Data on schools closing is patchy, with some states relaxing the RTE rules.
Baladevan Rangaraju, director of think tank India Institute, who has been monitoring media reports, has counted 2,692 schools shut and 17,871 at risk.
He said states where schools were threatened with closure included Karnataka, Kerala, Maharashtra and Delhi.
Critics of the law say that while far from perfect, India's bargain-price schools have been producing better performing students, while government schools have gained a reputation for teachers that don't show up for class and most don't offer the coveted English-medium tuition.
A rural survey found that private students performed better in reading and math than government students.
The Annual Survey of Education (ASER) also highlighted the shift to private education, with enrolment increasing from 19% in 2006 to 29% in 2013.
But state officials said the schools shut were not good enough for students.Problem
"It's our duty to close those schools that are not providing the best facilities, some don't have toilets or water," Punjab's additional state project director Parampal Kaur said.
Haryana Education Minister Geeta Bhukkal said states had approached the federal government for guidance.
"[We told them] we are facing a problem because most of the private schools are not in a position to comply with the RTE, so we are facing a problem whether to close them.
"As per the RTE, we are required to close those schools."
Ms Bhukkal said a further 1,379 schools would be closed in Haryana after the end of the school year in March.
Andhra Pradesh Minister for Primary Education Dr Sake Sailajanath said the state had closed schools with 10 students or less, and a further 800 would be shut this year.
"A school with less students than that won't give education that children require," he said.
"These [schools] are private companies… in government schools we give them free books, free uniforms."
Tamil Nadu official Pooja Kulkarni said quality was not guaranteed in private schools.
"We employ only trained teachers, in the unrecognised schools [which are not registered with government] we have absolutely no idea what kind of teachers they employ," she said.
Ms Kulkarni said a further 300 schools would be shut in the state this year.Performance
Meanwhile, critics say the RTE fails to address the main problems with government education.
"There is nothing literally in the law that makes it mandatory for a teacher to teach - their salary is not linked to performance and the children are not tested," said Mr Rangaraju
University of Newcastle professor James Tooley, who has studied India's private schools, said governments should be trying to improve them rather than close them.
"You should not be telling parents to be patient and wait for government schools to improve.

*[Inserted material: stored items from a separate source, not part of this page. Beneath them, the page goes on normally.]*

[src/mcqe_ram.sv]
module mcqe_ram #(
  parameter int WIDTH = 64,
  parameter int DEPTH = 64
) (
  input  logic                     clk,
  input  logic                     wr_en,
  input  logic [$clog2(DEPTH)-1:0] wr_addr,
  input  logic [WIDTH-1:0]         wr_data,
  input  logic                     rd_en,
  input  logic [$clog2(DEPTH)-1:0] rd_addr,
  output logic [WIDTH-1:0]         rd_data
);

  logic [WIDTH-1:0] mem [DEPTH];
  logic [WIDTH-1:0] rd_data_r;

  // One write port and one registered read port; read data holds when not read.
  always_ff @(posedge clk) begin
    if (wr_en) begin
      mem[wr_addr] <= wr_data;
    end
    if (rd_en) begin
      rd_data_r <= mem[rd_addr];
    end
  end

  assign rd_data = rd_data_r;

endmodule

[config.mk]
export PLATFORM = sky130hd
export DESIGN_NAME = mcqe_ram
export DESIGN_NICKNAME = d
export VERILOG_FILES = /design/src/mcqe_ram.sv
export SDC_FILE = /design/constraint.sdc
export NUM_CORES = 2
export LEC_CHECK = 0
export BUFFER_PORTS_ARGS = -buffer_cell sky130_fd_sc_hd__buf_4
export CORE_MARGIN = 3
export CORE_UTILIZATION = 30
export DETAILED_ROUTE_END_ITERATION = 10
export SLEW_MARGIN = 30
export SYNTH_ARGS = -nofsm -noshare
export SYNTH_HDL_FRONTEND = slang
export SYNTH_SLANG_ARGS = --single-unit
[constraint.sdc]
create_clock -name clk -period 7.8 [get_ports clk]
set_clock_uncertainty 0.15 [all_clocks]
set_input_delay 0.39 -clock clk [delete_from_list [all_inputs] [get_ports clk]]
set_output_delay 0.39 -clock clk [all_outputs]
set_load 0.02 [all_outputs]
# [Word level (Yosys, flattened, before mapping)]
# Memories as Yosys holds them, arrays and structs flattened. A register that Yosys moved wholly into a read port is not among the register bits.
# Cells that the tools add are included.
[totals] register_bits=0 ram_bits=4096 in_bits=79 output_inout_bits=64 elab_cells=3 n_memories=1
[mem_list] memory="mem" words=64 width=64 read_ports=1 rd_clocked_by_memory_dff=1 wr=1 line="14" source="logic [WIDTH-1:0] mem [DEPTH];"
[op_classes] n_mux=2
[ops] op="$mux W1" n=2

# [Longest topological paths before layout]
[depth] ltp_word=2 mapped_depth=9

# [Least setup slack after synthesis]
# Ideal clock, no wire load.
[synth_timing] kind="input port to flip-flop" startpoint="input port wr_addr[3]" endpoint="memory mem[48][0], enable pin" setup_ns=0.564 arrival_ns=5.262 t_required_ns=7.086 path_slack_ns=1.824 path_stages=4 path_buffers=1 cell_sequence="clkbuf_1 -> nor2b_1 -> nand4b_1 -> nor3_1"
[synth_lines] item="start: declaration" line="7" source="input logic [$clog2(DEPTH)-1:0] wr_addr,"
[synth_lines] item="end: declaration" line="14"
# Straight into the memory's write port.

# [Worst setup path after layout]
[layout_timing] startpoint="input port wr_addr[1]" endpoint="memory mem[10][54], enable pin"
# Straight into the memory's write port.

==> results.md <==
* CP Cell Sequence: dlygate4sd3_1 > buf_4 > nor2b_1 > nand2_1 > nor2_4 > buf_4 > buf_4
* Crit-path slowest cell: buf_4
* Initial antenna violation count at 39
* Hold crit path type: input port to flop
* CP endpoint kind: flop
* Die area at 532000 um2
* RSZ-0062 raised after global routing: no
* Levels on crit path at 7
* CP required at 8.18 ns
* CTS H-Tree Depth at 5
* EDFF count, synth at 4160
* Max-cap violations at 0
* Initial drt markers at between 10000 and 15000
* Reg2reg start: mem[62][5]$_DFFE_PP_
* Hold depth at 3
* Cell mode on critical path: buf_4
* Buffers on Ports at 142
* Cells after Synth at 6598
* Mapped Nets at 6677
* Vias in the first global route at 76370
* Nets at 7134
* Placed cells at 13508
* Bufs and invs on worst path at 4
* Worst slew margin at 0.302
* Final HPWL DP at 241000 um
* Fin crit share at 0.453
* Hold_sp: wr_addr[0]
* Clk slew on worst S/H paths at 0.06 ns
* #FFs+latches synth at approximately 4200
* Hold Path End: mem[53][50]$_DFFE_PP_
* Per-cell routed wire length at 31.5 um
* Most common cell after layout, fill and taps aside: edfxtp_1
* P per Cell Area at 254 nW/um2
* Initial core utilization at 0.301
* Setup-failing EPs final at 0
* Post-route minimum period at ~3.5 ns
* Via/cell ratio at 5.29
* Largest net degree at the start of global routing at 112
* Cell count of the worst reg-to-reg path at 5
* DRC violations left at 0
* First-pass GRT wire length at 626000 um
* Vias post-DR at 75910
* Total I/O pin count at roughly 140
* R2r setup slk at about 5.4 ns
* Final Power at 46.1 mW
* Final worst slack at 4.27 ns
* Fin cells at about 14000
* Worst vdd ir at 0.205 mV
* Most frequent cells in the layout: edfxtp_1, mux4_2, clkbuf_16, buf_4, a22oi_1
* Clock Sinks at 4160
* Max Transition Viols Final at 0
* Longest Clk Path Bufs at 4
* Clk root buf: clkbuf_16
* Synth async-reset ratio at 0
* Num CTS Buffers at 416
* Synth-to-layout area growth at 15.8%
* Main synth FF type: edfxtp_1
* Reg2reg end: rd_data[5]$_DFFE_PP_
* F_max at 283 MHz
* Leakage at 55.3 nW
* Rows at 265
* Routed WL at between 400000 and 500000 um
* Die height at 729 um
* CP max FO at 34
* Max incr delay on CP at approximately 0.80 ns
* Delay-heaviest family, CP: buffers and inverters
* Die W at 729 um
* Setup TNS at 0 ns
* Syn_area_per_cell at 23.8 um2
* Pre-CTS WS at approximately 3.5 ns
* Core box area at between 500000 and 600000 um2
* Worst-skew pair later-pin latency at 0.96 ns
* Netlist cell types at 32
* Worst-margin pin slew at 1.05 ns
* Yosys warns at 0
* CTS tree: yes
* Status: finished, final reports clean
* Grt ovf at 0
* Global placement routability congestion at 0.766
* Crit path launch type: input port
* WP data arrival at 3.91 ns
* First-pass DRT Iterations at 6
* ANT nets after route at 0
* Mapped cell area at 157000 um2
* Critical path type: input port to flop
* Total Routing Usage GR at 0.166
* Final hold violations at 0
* PostCTS Resize Cnt at 0
* Sequential fraction of the synthesis area at 0.796
* Share of post-route cells with drive strength above 1 at 0.273
==> layer usage <==
metal | GRT usage | share of wire | routed length, um
met2 | 0.281 | 0.50 | 224000
met3 | 0.0242 | 0.082 | 37100
met5 | 0 | 0.00017 | 76
met4 | 0.0480 | 0.032 | 14200
met1 | 0.223 | 0.39 | 176000
==> cells in the mapped netlist (all sizes together), types with 45 or more instances <==
| cell | number | area (um2) |
|---|---|---|
| edfxtp | 4160 | 125000 |
| nor2 | 112 | 420 |
| and3 | 64 | 400 |
| a22o | 88 | 771 |
| a211oi | 63 | 473 |
| o22ai | 83 | 519 |
| a22oi | 168 | 1260 |
| mux4 | 1024 | 23100 |
| clkbuf | 140 | 526 |
| buf | 230 | 1250 |
| mux2i | 135 | 1350 |
| nand2 | 58 | 218 |
| nand3 | 45 | 225 |
==> per-stage QoR <==
stage	util	cell area, um2	hold slack (ns)
finish	0.349	182000	0.118
global route	0.349	182000	0.0728
CTS	0.348	182000	0.0302
detailed placement	0.322	168000	0.725
global placement	0.321	167000	0.734
floorplan	-	157000	0.339
==> cell type report <==
type                            count  area, um2
Antenna cell                        8       20.0
Multi-Input combinational cell   2049      30800
Clock buffer                      510      10900
Clock inverter                    250       1980
Fill cell                       47498     339000
Tap cell                         6942       8690
Timing Repair Buffer              409       4380
Inverter                           19       71.3
Sequential cell                  4160     125000
==> worst reg2reg max path, delay by kind of cell (launching register included) <==
kind	cells	cell delay, ns
AOI/OAI and AO/OA	3	0.79
DFF	1	0.37
muxes	2	0.80
==> registers in the layout, indices dropped and copies added (netlist names) <==
signal   cells
rd_data     64
mem       4096
==> worst max path at each step <==
stage               start                     to  slack [ns]
2_1_floorplan  wr_addr[3]   mem[48][0]$_DFFE_PP_        1.82
6_report       wr_addr[1]  mem[10][54]$_DFFE_PP_        4.27
4_1_cts        wr_addr[2]  mem[28][58]$_DFFE_PP_        4.35
5_1_grt        wr_addr[1]  mem[10][59]$_DFFE_PP_        4.27
3_5_place_dp   rd_addr[2]   rd_data[2]$_DFFE_PP_        3.49
3_3_place_gp   rd_addr[2]   rd_data[2]$_DFFE_PP_        3.47
==> kinds of logic (layout without fill, tap and decap cells) <==
kind of cell	Yosys count	after routing	share of synthesized area
AO/OA/AOI/OAI	504	504	0.0247
AND/OR/NAND/NOR	386	386	0.0123
other	0	8	0
flip-flops	4160	4160	0.796
multiplexers	1159	1159	0.156
buffers and inverters	389	1188	0.0118
==> report_power, final <==
part / total, mW / internal, mW / switching (mW)
registers: 24.9 / 24.8 / 0.109
logic: 2.17 / 0.803 / 1.37
clock network: 19.1 / 10.7 / 8.33
total: 46.1 / 36.3 / 9.81
==> repair_timing <==
action,in CTS,in global routing
hold buffers,68,0
setup buffers,0,0
hold endpoints to repair,4189,0
Power figures use the tool's default switching activity.
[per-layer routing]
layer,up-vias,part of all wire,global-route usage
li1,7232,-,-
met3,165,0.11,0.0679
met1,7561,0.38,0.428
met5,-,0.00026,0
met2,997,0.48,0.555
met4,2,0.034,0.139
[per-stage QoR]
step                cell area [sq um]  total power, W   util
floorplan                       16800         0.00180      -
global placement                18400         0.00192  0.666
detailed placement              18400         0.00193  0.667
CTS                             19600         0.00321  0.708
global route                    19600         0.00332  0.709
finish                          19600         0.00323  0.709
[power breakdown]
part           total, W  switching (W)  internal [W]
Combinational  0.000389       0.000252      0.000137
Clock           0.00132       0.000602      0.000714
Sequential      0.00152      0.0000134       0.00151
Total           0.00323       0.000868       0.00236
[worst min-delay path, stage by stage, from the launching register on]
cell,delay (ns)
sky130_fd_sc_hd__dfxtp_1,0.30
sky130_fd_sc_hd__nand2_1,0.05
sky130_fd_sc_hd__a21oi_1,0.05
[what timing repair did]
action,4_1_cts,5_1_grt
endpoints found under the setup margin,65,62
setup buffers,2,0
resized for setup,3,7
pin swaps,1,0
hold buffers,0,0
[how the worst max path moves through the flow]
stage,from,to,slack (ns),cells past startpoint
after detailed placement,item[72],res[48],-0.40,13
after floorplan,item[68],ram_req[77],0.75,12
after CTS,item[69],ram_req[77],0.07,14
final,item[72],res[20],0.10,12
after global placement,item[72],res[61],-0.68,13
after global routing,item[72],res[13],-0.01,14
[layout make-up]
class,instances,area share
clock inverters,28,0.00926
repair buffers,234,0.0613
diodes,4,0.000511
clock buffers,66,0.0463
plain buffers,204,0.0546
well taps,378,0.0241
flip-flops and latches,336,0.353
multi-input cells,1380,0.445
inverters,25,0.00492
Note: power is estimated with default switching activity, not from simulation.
### src/bcdclk_pkg.sv
// Shared types and constants for the BCD clock with multiplexed digit scan.
// Holds the segment table, the digit enable table and the display struct.
// No dependencies.
package bcdclk_pkg;

    localparam int unsigned SEC_W     = 6;
    localparam int unsigned SEC_LAST  = 59;
    localparam int unsigned DIG_LAST  = 9;
    localparam int unsigned MT_LAST   = 5;
    localparam int unsigned HT_LAST   = 3;
    localparam int unsigned DIV_W     = 8;
    localparam logic [DIV_W-1:0] DIV_RESET = 8'd12;

    localparam logic [1:0] IDX_HOUR_TENS = 2'd0;
    localparam logic [1:0] IDX_HOUR_ONES = 2'd1;
    localparam logic [1:0] IDX_MIN_TENS  = 2'd2;
    localparam logic [1:0] IDX_MIN_ONES  = 2'd3;

    typedef struct packed {
        logic [5:0] enable;
        logic [5:0] seg_low;
        logic [2:0] seg_high;
    } t_disp;

    typedef struct packed {
        logic [5:0] low;
        logic [2:0] high;
    } t_seg;

    function automatic t_seg seg_pattern(input logic [3:0] digit);
        t_seg s;
        case (digit)
            4'd0: s = '{low: 6'd63, high: 3'd0};
            4'd1: s = '{low: 6'd6,  high: 3'd0};
            4'd2: s = '{low: 6'd27, high: 3'd4};
            4'd3: s = '{low: 6'd15, high: 3'd4};
            4'd4: s = '{low: 6'd44, high: 3'd4};
            4'd5: s = '{low: 6'd45, high: 3'd4};
            4'd6: s = '{low: 6'd61, high: 3'd4};
            4'd7: s = '{low: 6'd7,  high: 3'd0};
            4'd8: s = '{low: 6'd63, high: 3'd4};
            4'd9: s = '{low: 6'd47, high: 3'd4};
            default: s = '{low: 6'd0, high: 3'd0};
        endcase
        return s;
    endfunction

    function automatic logic [5:0] digit_enable(input logic [1:0] idx);
        logic [5:0] e;
        case (idx)
            IDX_HOUR_TENS: e = 6'd32;
            IDX_HOUR_ONES: e = 6'd16;
            IDX_MIN_TENS:  e = 6'd8;
            IDX_MIN_ONES:  e = 6'd4;
            default:       e = 6'd0;
        endcase
        return e;
    endfunction

endpackage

Meanwhile, all the government officials are sending their children to private schools," he said.
Some of Indian states are being more lenient - like Gujarat, which has weighted the measures for evaluating schools, with 70% given to learning outcomes and 15% to infrastructure and teacher qualifications.
Delhi eased the minimum land requirements last year. But Delhi State Public Schools Management Association president RC Jain said roughly 300 schools still had to shut and 750 face closure.
Ramditi stopped running grades six to eight last year, waving goodbye to around 270 students.
One of those students was Sangeeta Pillai's 11-year-old daughter, who now attends a government school.
Ms Pillai says her daughter complains that her new teachers don't check her work and she often has to sit on the floor.
"There's about 100 children in some classes," she said.